We study the challenging task of malware recognition on both known and novel unknown malware families, called malware open-set recognition (MOSR). Previous works usually assume the malware families are known to the classifier in a close-set scenario, i.e., testing families are the subset or at most identical to training families. However, novel unknown malware families frequently emerge in real-world applications, and as such, require to recognize malware instances in an open-set scenario, i.e., some unknown families are also included in the test-set, which has been rarely and non-thoroughly investigated in the cyber-security domain. One practical solution for MOSR may consider jointly classifying known and detecting unknown malware families by a single classifier (e.g., neural network) from the variance of the predicted probability distribution on known families. However, conventional well-trained classifiers usually tend to obtain overly high recognition probabilities in the outputs, especially when the instance feature distributions are similar to each other, e.g., unknown v.s. known malware families, and thus dramatically degrades the recognition on novel unknown malware families.
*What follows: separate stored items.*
[src/rtl/rds_buf_pkg.sv]
package rds_buf_pkg;

  typedef struct packed {
    logic [15:0] data;
    logic [2:0]  ofs;
    logic        owd;
    logic        ari;
    logic        syc;
    logic [2:0]  err;
  } rds_entry_t;

  // Coarse fill level, thresholds at thirds of the capacity
  function automatic logic [1:0] fill_code(input int unsigned cnt, input int unsigned depth);
    if (cnt >= depth)             return 2'b11;
    else if (cnt >= 2 * depth / 3) return 2'b10;
    else if (cnt >= depth / 3)     return 2'b01;
    else                           return 2'b00;
  endfunction

  // Readout word; cnt is the number held including the head
  function automatic logic [31:0] pack_word(input rds_entry_t e, input int unsigned cnt,
                                            input int unsigned depth);
    logic more;
    if (cnt == 0) return 32'h0;
    more = (cnt > 1);
    return {4'b1010, e.owd, e.ofs, more, fill_code(cnt, depth), e.ari, e.syc, e.err, e.data};
  endfunction

endpackage

[src/rtl/rds_buf_store.sv]
module rds_buf_store
  import rds_buf_pkg::*;
#(
  parameter int DEPTH = 24,
  localparam int AW = $clog2(DEPTH)
) (
  input  logic          clk,
  input  logic          we,
  input  logic [AW-1:0] waddr,
  input  rds_entry_t    wdata,
  input  logic [AW-1:0] raddr,
  output rds_entry_t    rdata
);
  rds_entry_t mem [DEPTH];

  always_ff @(posedge clk) begin
    if (we) mem[waddr] <= wdata;
  end

  assign rdata = mem[raddr];
endmodule

[src/rtl/rds_buf_ctrl.sv]
module rds_buf_ctrl #(
  parameter int DEPTH     = 24,
  parameter int PRE_DEPTH = 3,
  localparam int AW = $clog2(DEPTH),
  localparam int CW = $clog2(DEPTH + 1),
  localparam int SW = $clog2(PRE_DEPTH + 1)
) (
  input  logic          clk,
  input  logic          rst_n,
  input  logic          wr_valid,
  input  logic          sync_locked,
  input  logic          keep_unsync,
  input  logic          sync_rst,
  input  logic          pop_req,
  output logic          wr_fire,
  output logic          pop_fire,
  output logic [AW-1:0] waddr,
  output logic [AW-1:0] raddr,
  output logic [CW-1:0] fill_cnt,
  output logic          armed
);
  logic [AW-1:0] rd_ptr, wr_ptr;
  logic [CW-1:0] count;
  logic [SW-1:0] stage;
  logic          armed_q;
  logic          full, staging;

  function automatic logic [AW-1:0] ptr_inc(input logic [AW-1:0] p);
    return (p == AW'(DEPTH - 1)) ? '0 : p + 1'b1;
  endfunction

  assign full     = (count == CW'(DEPTH));
  assign staging  = armed_q && !sync_locked;
  assign wr_fire  = wr_valid && !sync_rst && (armed_q || sync_locked || keep_unsync);
  assign pop_fire = pop_req && !sync_rst && (count != '0);

  always_ff @(posedge clk or negedge rst_n) begin
    if (!rst_n) begin
      rd_ptr  <= '0;
      wr_ptr  <= '0;
      count   <= '0;
      stage   <= '0;
      armed_q <= 1'b0;
    end else if (sync_rst) begin
      rd_ptr  <= '0;
      wr_ptr  <= '0;
      count   <= '0;
      stage   <= '0;
      armed_q <= 1'b1;
    end else begin
      if (wr_fire) wr_ptr <= ptr_inc(wr_ptr);
      if (staging) begin
        // keep only the newest PRE_DEPTH pre-lock blocks
        if (wr_fire) begin
          if (stage == SW'(PRE_DEPTH)) rd_ptr <= ptr_inc(rd_ptr);
          else                         stage  <= stage + 1'b1;
        end
      end else if (armed_q) begin
        // lock reached: release staged blocks ahead of later ones
        armed_q <= 1'b0;
        stage   <= '0;
        count   <= CW'(stage) + CW'(wr_fire);
      end else begin
        if (pop_fire || (wr_fire && full)) rd_ptr <= ptr_inc(rd_ptr);
        if (wr_fire && !pop_fire && !full) count <= count + 1'b1;
        else if (pop_fire && !wr_fire)     count <= count - 1'b1;
      end
    end
  end

  assign waddr    = wr_ptr;
  assign raddr    = rd_ptr;
  assign fill_cnt = count;
  assign armed    = armed_q;
endmodule

[src/rtl/rds_buf_reader.sv]
module rds_buf_reader
  import rds_buf_pkg::*;
#(
  parameter int DEPTH = 24,
  localparam int CW = $clog2(DEPTH + 1)
) (
  input  logic          clk,
  input  logic          rst_n,
  input  logic          cs,
  input  logic          bit_tick,
  input  logic          sync_rst,
  input  rds_entry_t    head,
  input  logic [CW-1:0] fill_cnt,
  output logic [31:0]   rd_word,
  output logic          pop_req,
  output logic          latch_evt
);
  logic        cs_q, valid_q, tick, cs_rise, last_tick;
  logic [5:0]  bit_cnt;
  logic [31:0] word_q;

  assign cs_rise   = cs && !cs_q;
  assign tick      = cs && cs_q && bit_tick;
  assign last_tick = tick && (bit_cnt == 6'd31);
  assign latch_evt = cs_rise || last_tick;
  // consumed once only the final bit is left
  assign pop_req   = tick && (bit_cnt == 6'd30) && valid_q;

  always_ff @(posedge clk or negedge rst_n) begin
    if (!rst_n) begin
      cs_q    <= 1'b0;
      bit_cnt <= '0;
      word_q  <= '0;
      valid_q <= 1'b0;
    end else begin
      cs_q <= cs;
      if (!cs || latch_evt) bit_cnt <= '0;
      else if (tick)        bit_cnt <= bit_cnt + 1'b1;
      if (latch_evt) begin
        word_q  <= pack_word(head, 32'(fill_cnt), DEPTH);
        valid_q <= (fill_cnt != '0) && !sync_rst;
      end else if (sync_rst) begin
        valid_q <= 1'b0;
      end
    end
  end

  assign rd_word = word_q;
endmodule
In this paper, we propose a novel model that can conservatively synthesize malware instances to mimic unknown malware families and support a more robust training of the classifier. Moreover, we also build a new large-scale malware dataset, named MAL-100, to fill the gap of lacking large open-set malware benchmark dataset. Experimental results on two widely used malware datasets and our MAL-100 demonstrate the effectiveness of our model compared with other representative methods.